Analysis of the fecal microbiota of fast- and slow-growing rainbow trout (Oncorhynchus mykiss)

Authors: CHAPAGAIN, PRATIMA - Middle Tennessee State University; WALKER, DONALD - Middle Tennessee State University; Leeds, Timothy - Tim; Cleveland, Beth; SALEM, MOHAMED - University Of Maryland

Submitted to: BMC Genomics
Publication Type: Peer Reviewed Journal
Publication Acceptance Date: 10/2/2020
Publication Date: 10/29/2020
Citation: Chapagain, P., Walker, D., Leeds, T.D., Cleveland, B.M., Salem, M. 2020. Analysis of the fecal microbiota of fast- and slow-growing rainbow trout (Oncorhynchus mykiss). Biomed Central (BMC) Genomics. 20:788. https://doi.org/10.1186/s12864-019-6175-2.
DOI: https://doi.org/10.1186/s12864-019-6175-2

Interpretive Summary: High fillet yield is a performance trait desired by US rainbow trout producers that can positively affect production efficiency and profitability. This trait can be improved by genetic selection but the physiological and metabolic differences between fish with high and low fillet yield are not well understood. To expand knowledge of the fillet yield trait, the gut microbial profile was characterized in genetic lines of rainbow trout characterized by high and low fillet yield. Findings indicate a unique microbial profile associated with each line, indicating that the gut microbiome responds to genetic selection for fillet yield. Microbial differences likely contribute to unique metabolite and enzyme profiles in the gut that affect nutrient metabolism and muscle growth in the host. These findings provide a more extensive understanding of the mechanisms associated with high fillet yield; this knowledge is central for identifying production strategies that further improve this trait.

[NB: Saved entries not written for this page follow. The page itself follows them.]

<file path="config.mk">
export PLATFORM = sky130hd
export DESIGN_NAME = serial_fifo_ctrl
export DESIGN_NICKNAME = d
export VERILOG_FILES = /design/src/rtl/serial_fifo_ctrl.sv
export SDC_FILE = /design/constraint.sdc
export NUM_CORES = 1
export LEC_CHECK = 0
export CAP_MARGIN = 20
export CORE_ASPECT_RATIO = 0.8
export CORE_MARGIN = 4
export CORE_UTILIZATION = 45
export CTS_BUF_LIST = sky130_fd_sc_hd__clkbuf_8
export CTS_CLUSTER_DIAMETER = 100
export DETAILED_ROUTE_END_ITERATION = 16
export GPL_TIMING_DRIVEN = 0
export MAX_ROUTING_LAYER = met4
export PLACE_DENSITY = 0.73
export SYNTH_ARGS = -nofsm -noshare
export SYNTH_HDL_FRONTEND = slang
export SYNTH_SLANG_ARGS = --single-unit
</file>
<file path="constraint.sdc">
create_clock -name clk -period 5.43 [get_ports clk]
set_input_delay 0.543 -clock clk [delete_from_list [all_inputs] [get_ports clk]]
set_output_delay 0.543 -clock clk [all_outputs]
set_load 0.01 [all_outputs]
</file>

Technical Abstract: Fish gut microbial assemblages play a crucial role in the growth rate, metabolism, and immunity of the host. We hypothesized that the gut microbiota of rainbow trout was correlated with breeding program based genetic selection for muscle yield. To test this hypothesis, fecal samples from 19 fish representing an F2 high-muscle genetic line and 13 fish representing an F1 low-muscle yield genetic line were chosen for microbiota profiling using the 16srRNA gene. Significant differences in microbial population between these two genetic lines might represent the effect of host genetic selection in structuring the gut microbiota of the host. Tukey’s transformed inverse Simpson indices indicated that high-muscle yield genetic line samples have higher microbial diversity compared to those of the low-muscle yield genetic line.. The fecal samples showed distinct clusters with significant differences in microbial assemblages between the high- and low- muscle yield genetic lines. Further, Tax4Fun analyses predicted characteristic functional capabilities of microbial communities in the high- and low-muscle yield genetic line samples. The significant differences of the microbial assemblages between high- and low- muscle yield genetic lines indicate an effect of genetic selection on the microbial diversity of the host. The functional composition of taxa demonstrates correlation of the function in improving the muscle accretion in host, probably, by producing various metabolites and enzymes that might aid in digestion. Further research is required to elucidate the mechanisms involved in shaping the microbial community through host genetic selection.